Cost of living crisis
The Consumer Prices Index (CHPI), including owner occupiers’ housing costs, rose by 7.3 per cent in the 12 months to June 2023. Letting agents and their landlords are not immune to the cost-of-living crisis and many are dependent on their rental income in order to pay their mortgages and other costs.
In August 2023 the Bank of England raised the interest rate (Bank Rate) for the 14th consecutive time, to 5.25 per cent. This has a knock-on effect on the price of labour and materials needed for repairing, maintaining and improving homes as well as on business expenses such as pay and other staff costs, overheads for running an office and vehicle fleet bills.

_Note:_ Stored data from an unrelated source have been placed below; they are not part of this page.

`src/pkg/fdoc_pkg.sv`:
```
package fdoc_pkg;
   // register offsets on the three host address lines
   localparam logic [2:0] CTRL_ADDR     = 3'h2;
   localparam logic [2:0] TYPE_ADDR     = 3'h3;
   // values after hardware reset
   localparam logic [7:0] CTRL_RST      = 8'h00;
   localparam logic [3:0] TYPE_RST      = 4'h0;
   // drive output control field positions
   localparam int         CTRL_SEL_LO   = 0;
   localparam int         CTRL_SRST_BIT = 2;
   localparam int         CTRL_DMA_BIT  = 3;
   localparam int         CTRL_MTR_LO   = 4;
   // drive type register fields
   localparam int         TYPE_EXCH_LO  = 2;
   localparam logic [1:0] TYPE_RSVD_VAL = 2'h3;
   localparam logic [1:0] EXCH_NONE    = 2'h0;
   localparam logic [1:0] EXCH_01      = 2'h1;
   localparam logic [1:0] EXCH_02      = 2'h2;
   // software reset low time, rounded up to whole clocks
   localparam int         CLK_NS       = 50;
   localparam int         SRST_MIN_NS  = 100;
   localparam int         SRST_MIN_CYC = (SRST_MIN_NS + CLK_NS - 1) / CLK_NS;
   // width of the synchronised host bus bundle
   localparam int         BUS_W        = 14;
endpackage

```
`src/pkg/fdoc_drv_if.sv`:
```
interface fdoc_drv_if;
   logic [7:0] ctrl_reg;
   logic       four_drive;
   logic [1:0] exch;
   logic [3:0] sel;
   logic [3:0] motor;
   logic [1:0] enc_sel;
   logic       enc_motor;
   modport ctrl (output ctrl_reg, four_drive, exch, input sel, motor, enc_sel, enc_motor);
   modport dec  (input ctrl_reg, four_drive, exch, output sel, motor, enc_sel, enc_motor);
endinterface

```
`src/rtl/fdoc_sync.sv`:
```
module fdoc_sync #(
   parameter int WIDTH = 1
) (
   // clock and reset
   input  wire logic             clk_in,
   input  wire logic             rst_in,
   // levels from outside the domain
   input  wire logic [WIDTH-1:0] async_in,
   output logic      [WIDTH-1:0] sync_out
);
   logic [WIDTH-1:0] meta;

   always_ff @(posedge clk_in) begin
      if (rst_in) begin
         meta     <= '0;
         sync_out <= '0;
      end else begin
         meta     <= async_in;
         sync_out <= meta;
      end
   end
endmodule

```
`src/rtl/fdoc_decode.sv`:
```
module fdoc_decode (
   // control register and configuration in, pin levels out
   fdoc_drv_if.dec drv
);
   import fdoc_pkg::*;

   // swap is its own inverse, so it maps logical to physical and back
   function automatic logic [1:0] fdoc_map(input logic [1:0] d,
                                            input logic       s02,
                                            input logic       s01);
      logic [1:0] r;
      r = d;
      if (s02 && d == 2'h0) r = 2'h2;
      if (s02 && d == 2'h2) r = 2'h0;
      if (s01 && d == 2'h0) r = 2'h1;
      if (s01 && d == 2'h1) r = 2'h0;
      return r;
   endfunction

   // four drives disables any exchange
   wire       sw02     = !drv.four_drive && drv.exch == EXCH_02;
   wire       sw01     = !drv.four_drive && drv.exch == EXCH_01;
   wire [1:0] log_sel  = drv.ctrl_reg[CTRL_SEL_LO +: 2];
   wire [3:0] mtr      = drv.ctrl_reg[CTRL_MTR_LO +: 4];
   wire [1:0] phys_sel = fdoc_map(log_sel, sw02, sw01);
   // logical 2 only under the 0/2 exchange, logical 3 never in two-drive mode
   wire       sel_ok   = !log_sel[1] || (log_sel == 2'h2 && sw02); // RULE3 RULE4
   wire [3:0] two_sel  = sel_ok ? (4'h1 << phys_sel) : 4'h0; // RULE4
   wire       mtr_p0   = mtr[fdoc_map(2'h0, sw02, sw01)]; // RULE10 RULE11
   wire       mtr_p1   = mtr[fdoc_map(2'h1, sw02, sw01)]; // RULE10
   wire       mtr_p2   = sw02 && mtr[0]; // RULE11

   // four drives: only the encoded lines move, external logic decodes them
   assign drv.sel       = drv.four_drive ? 4'h0 : two_sel; // RULE3
   assign drv.motor     = drv.four_drive ? 4'h0 : {1'b0, mtr_p2, mtr_p1, mtr_p0}; // RULE3
   assign drv.enc_sel   = drv.four_drive ? log_sel : 2'h0; // RULE1
   assign drv.enc_motor = drv.four_drive && mtr[log_sel]; // RULE1 RULE14
endmodule

```
`src/rtl/fdoc_dor_top.sv`:
```
// Operation
// [RULE1] With four drives the encoded select lines carry bits 1:0 and the encoded motor line follows the selected drive's motor bit.
// [RULE2] Software usually writes 1C, 2D, 4E or 8F to select and spin up drive 0, 1, 2 or 3.
// [RULE3] Drive 2 and 3 select and motor outputs exist only with four drives or the 0/2 exchange.
// [RULE4] Select bits 1:0 enable one drive at a time; 10 needs four drives or exchange, 11 needs four drives.
// [RULE5] Bit 2 at 0, its reset value, holds the controller in software reset until written 1.
// [RULE6] Software reset touches only saved command parameters, never this register or the rate registers.
// [RULE7] Software keeps bit 2 low at least 100 ns; two back-to-back writes are enough.
// [RULE8] In AT drive mode bit 3 gates DACK, TC, DRQ and IRQ; at 0 the requests float.
// [RULE9] In the alternate drive mode bit 3 is ignored and those signals stay enabled, even in reset.
// [RULE10] With two drives bits 4 and 5 drive the motor outputs of drives 0 and 1 directly.
// [RULE11] Bit 6 drives the drive 2 motor under exchange or four drives; bit 7 drives 3 only with four.
// [RULE12] The drive type register is read/write; AT mode floats bits 7-2 on read, enhanced defines all.
// [RULE13] The control register loads 00h on hardware reset only and may be written at any time.
// [RULE14] Undecoded four-drive patterns enable no select or motor output.
// [RULE15] Reading the control register returns the last value written with no side effect.
module fdoc_dor_top (
   // clock and reset
   input  wire logic       core_clk_in,
   input  wire logic       sys_rst_in,
   // host bus pins
   input  wire logic       cs_n_in,
   input  wire logic       rd_n_in,
   input  wire logic       wr_n_in,
   input  wire logic [2:0] addr_in,
   input  wire logic [7:0] data_in,
   output logic      [7:0] data_out,
   output logic      [7:0] data_oe_out,
   // configuration from the same clock domain
   input  wire logic       four_drive_in,
   input  wire logic       enh_tdr_in,
   input  wire logic       at_mode_in,
   input  wire logic [3:0] drive_id_in,
   // drive interface
   output logic      [3:0] drive_sel_out,
   output logic      [3:0] motor_out,
   output logic      [1:0] encoded_select_lines_out,
   output logic            encoded_motor_line_out,
   // controller core
   output logic            soft_rst_out,
   input  wire logic       drq_in,
   input  wire logic       irq_in,
   output logic            drq_out,
   output logic            drq_oe_out,
   output logic            irq_out,
   output logic            irq_oe_out,
   // dma pins
   input  wire logic       dack_n_in,
   input  wire logic       tc_in,
   output logic            dack_n_out,
   output logic            tc_out
);
   import fdoc_pkg::*;

   logic [fdoc_pkg::BUS_W-1:0] bus_sync;
   logic [1:0]                 dma_sync;
   logic                       wr_q;
   logic [7:0]                 drive_motor_output_control;
   logic [3:0]                 drive_type_register;

   fdoc_drv_if drv ();

   // strobe pins are inverted to active high first so reset zeros mean idle
   fdoc_sync #(
      .WIDTH(BUS_W)
   ) u_bus_sync (
      .clk_in   (core_clk_in),
      .rst_in   (sys_rst_in),
      .async_in ({~cs_n_in, ~rd_n_in, ~wr_n_in, addr_in, data_in}),
      .sync_out (bus_sync)
   );

   fdoc_sync #(
      .WIDTH(2)
   ) u_dma_sync (
      .clk_in   (core_clk_in),
      .rst_in   (sys_rst_in),
      .async_in ({~dack_n_in, tc_in}),
      .sync_out (dma_sync)
   );

   fdoc_decode u_decode (
      .drv (drv.dec)
   );

   // synchronised bus fields
   wire       cs_s    = bus_sync[13];
   wire       rd_s    = bus_sync[12];
   wire       wr_s    = bus_sync[11];
   wire [2:0] addr_s  = bus_sync[10:8];
   wire [7:0] data_s  = bus_sync[7:0];
   wire       dack_s  = dma_sync[1];
   wire       tc_s    = dma_sync[0];

   // data and strobe share sync depth, so the data is settled at the edge
   wire       wr_evt  = cs_s && wr_s && !wr_q;
   wire       wr_ctrl = wr_evt && addr_s == CTRL_ADDR; // RULE13
   wire       wr_type = wr_evt && addr_s == TYPE_ADDR; // RULE12
   wire       rd_act  = cs_s && rd_s && !wr_s;
   wire       rd_ctrl = rd_act && addr_s == CTRL_ADDR;
   wire       rd_type = rd_act && addr_s == TYPE_ADDR;

   // drive type register read view
   wire [1:0] id_sel  = drive_motor_output_control[CTRL_SEL_LO +: 2];
   wire [1:0] drv_id  = id_sel[0] ? drive_id_in[3:2] : drive_id_in[1:0];
   wire [7:0] type_rd = enh_tdr_in ? {TYPE_RSVD_VAL, drv_id, drive_type_register}
                                   : {6'h00, drive_type_register[1:0]};
   wire [7:0] type_oe = enh_tdr_in ? 8'hff : 8'h03; // RULE12

   wire [7:0] next_data_out = rd_ctrl ? drive_motor_output_control : // RULE15
                              rd_type ? type_rd : 8'h00;
   wire [7:0] next_data_oe  = rd_ctrl ? 8'hff : rd_type ? type_oe : 8'h00;

   // dma gating: alternate mode ignores the gate bit entirely
   wire       dma_on  = !at_mode_in || drive_motor_output_control[CTRL_DMA_BIT]; // RULE8 RULE9

   assign drv.ctrl_reg   = drive_motor_output_control;
   assign drv.four_drive = four_drive_in;
   assign drv.exch       = enh_tdr_in ? drive_type_register[TYPE_EXCH_LO +: 2] : EXCH_NONE;

   // register file; only the hardware reset clears it
   always_ff @(posedge core_clk_in) begin
      if (sys_rst_in) begin
         drive_motor_output_control <= CTRL_RST; // RULE13
         drive_type_register        <= TYPE_RST;
      end else begin
         if (wr_ctrl) begin
            drive_motor_output_control <= data_s; // RULE13 RULE6
         end
         if (wr_type) begin
            drive_type_register <= data_s[3:0]; // RULE12
         end
      end
   end

   // host bus read path and write edge
   always_ff @(posedge core_clk_in) begin
      if (sys_rst_in) begin
         wr_q        <= 1'b0;
         data_out    <= 8'h00;
         data_oe_out <= 8'h00;
      end else begin
         wr_q        <= wr_s;
         data_out    <= next_data_out;
         data_oe_out <= next_data_oe;
      end
   end

   // drive pins, software reset
   always_ff @(posedge core_clk_in) begin
      if (sys_rst_in) begin
         drive_sel_out            <= 4'h0;
         motor_out                <= 4'h0;
         encoded_select_lines_out <= 2'h0;
         encoded_motor_line_out   <= 1'b0;
         soft_rst_out             <= 1'b1;
      end else begin
         drive_sel_out            <= drv.sel; // RULE4
         motor_out                <= drv.motor; // RULE10 RULE11
         encoded_select_lines_out <= drv.enc_sel; // RULE1
         encoded_motor_line_out   <= drv.enc_motor; // RULE1
         soft_rst_out             <= !drive_motor_output_control[CTRL_SRST_BIT]; // RULE5
      end
   end

   // a synchronous reset may look at the mode pin, so the alternate mode stays enabled
   always_ff @(posedge core_clk_in) begin
      if (sys_rst_in) begin
         drq_oe_out <= !at_mode_in; // RULE9
         irq_oe_out <= !at_mode_in; // RULE9
         drq_out    <= 1'b0;
         irq_out    <= 1'b0;
         dack_n_out <= 1'b1;
         tc_out     <= 1'b0;
      end else begin
         drq_oe_out <= dma_on; // RULE8
         irq_oe_out <= dma_on; // RULE8
         drq_out    <= dma_on && drq_in;
         irq_out    <= dma_on && irq_in;
         dack_n_out <= !(dma_on && dack_s); // RULE8
         tc_out     <= dma_on && tc_s; // RULE8
      end
   end
endmodule

```
===== src/drive_seq_pkg.sv =====
// Purpose: Shared types and constants for the drive on/off sequencer
// Assumes: One system clock, active-low asynchronous power-up reset
// Notes:   Macro codes other than two-wire scheme 1 are local values
package drive_seq_pkg;

  // ************************************************************
  // Sizes
  // ************************************************************
  localparam int unsigned DI_COUNT    = 6;
  localparam int unsigned ROUTE_W     = 3;
  localparam int unsigned MACRO_W     = 8;

  // ************************************************************
  // Control macro codes
  // ************************************************************
  localparam logic [MACRO_W-1:0] MACRO_TWO_WIRE_1   = 8'h0c;
  localparam logic [MACRO_W-1:0] MACRO_TWO_WIRE_2   = 8'h11;
  localparam logic [MACRO_W-1:0] MACRO_TWO_WIRE_3   = 8'h12;
  localparam logic [MACRO_W-1:0] MACRO_THREE_WIRE_1 = 8'h13;
  localparam logic [MACRO_W-1:0] MACRO_THREE_WIRE_2 = 8'h14;

  // ************************************************************
  // Fixed input positions for three-wire schemes
  // ************************************************************
  localparam logic [ROUTE_W-1:0] DI_ENABLE_POS  = 3'h0;
  localparam logic [ROUTE_W-1:0] DI_START_POS   = 3'h1;
  localparam logic [ROUTE_W-1:0] DI_THIRD_POS   = 3'h2;

  // ************************************************************
  // Types
  // ************************************************************
  typedef enum logic [2:0] {
    ST_POWER_UP,
    ST_LOCKOUT,
    ST_READY_TO_START,
    ST_READY,
    ST_OPERATION,
    ST_NORMAL_STOP,
    ST_QUICK_STOP
  } seq_state_t;

  // Outputs handed to the motor control path
  typedef struct packed {
    logic energise;
    logic ramp_active;
    logic quick_ramp;
    logic reverse;
    logic lockout;
  } drive_out_t;

  // Latches kept by the input decoder
  typedef struct packed {
    logic run;
    logic ccw;
  } decode_state_t;

  // Sequencer state
  typedef struct packed {
    seq_state_t state;
    drive_out_t out;
  } seq_regs_t;

  // ************************************************************
  // Reset values
  // ************************************************************
  localparam drive_out_t    DRIVE_OUT_RESET = '{default: 1'b0};
  localparam decode_state_t DECODE_RESET    = '{default: 1'b0};
  localparam seq_state_t    STATE_RESET     = ST_POWER_UP;

endpackage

Landlords are also facing significant new costs for investing in existing homes to meet increasing standards for energy efficiency and to achieve the decarbonisation of heating. There has also been a marked increase in local authority licensing schemes where a HMO license can cost up to £1,420. Several additional and selective licensing schemes have been passed in large parts of London and most large English cities.
Pressures on landlords
Alongside these rising costs, the ongoing legislation in the private rented sector with still more proposed changes to come affecting renting and energy efficiency targets, together with the impact of the Section 24 tax changes, higher property taxes when purchasing a buy to let property, and the proposition of ‘making tax digital’ all adds to disincentivise landlords to continue to invest in housing.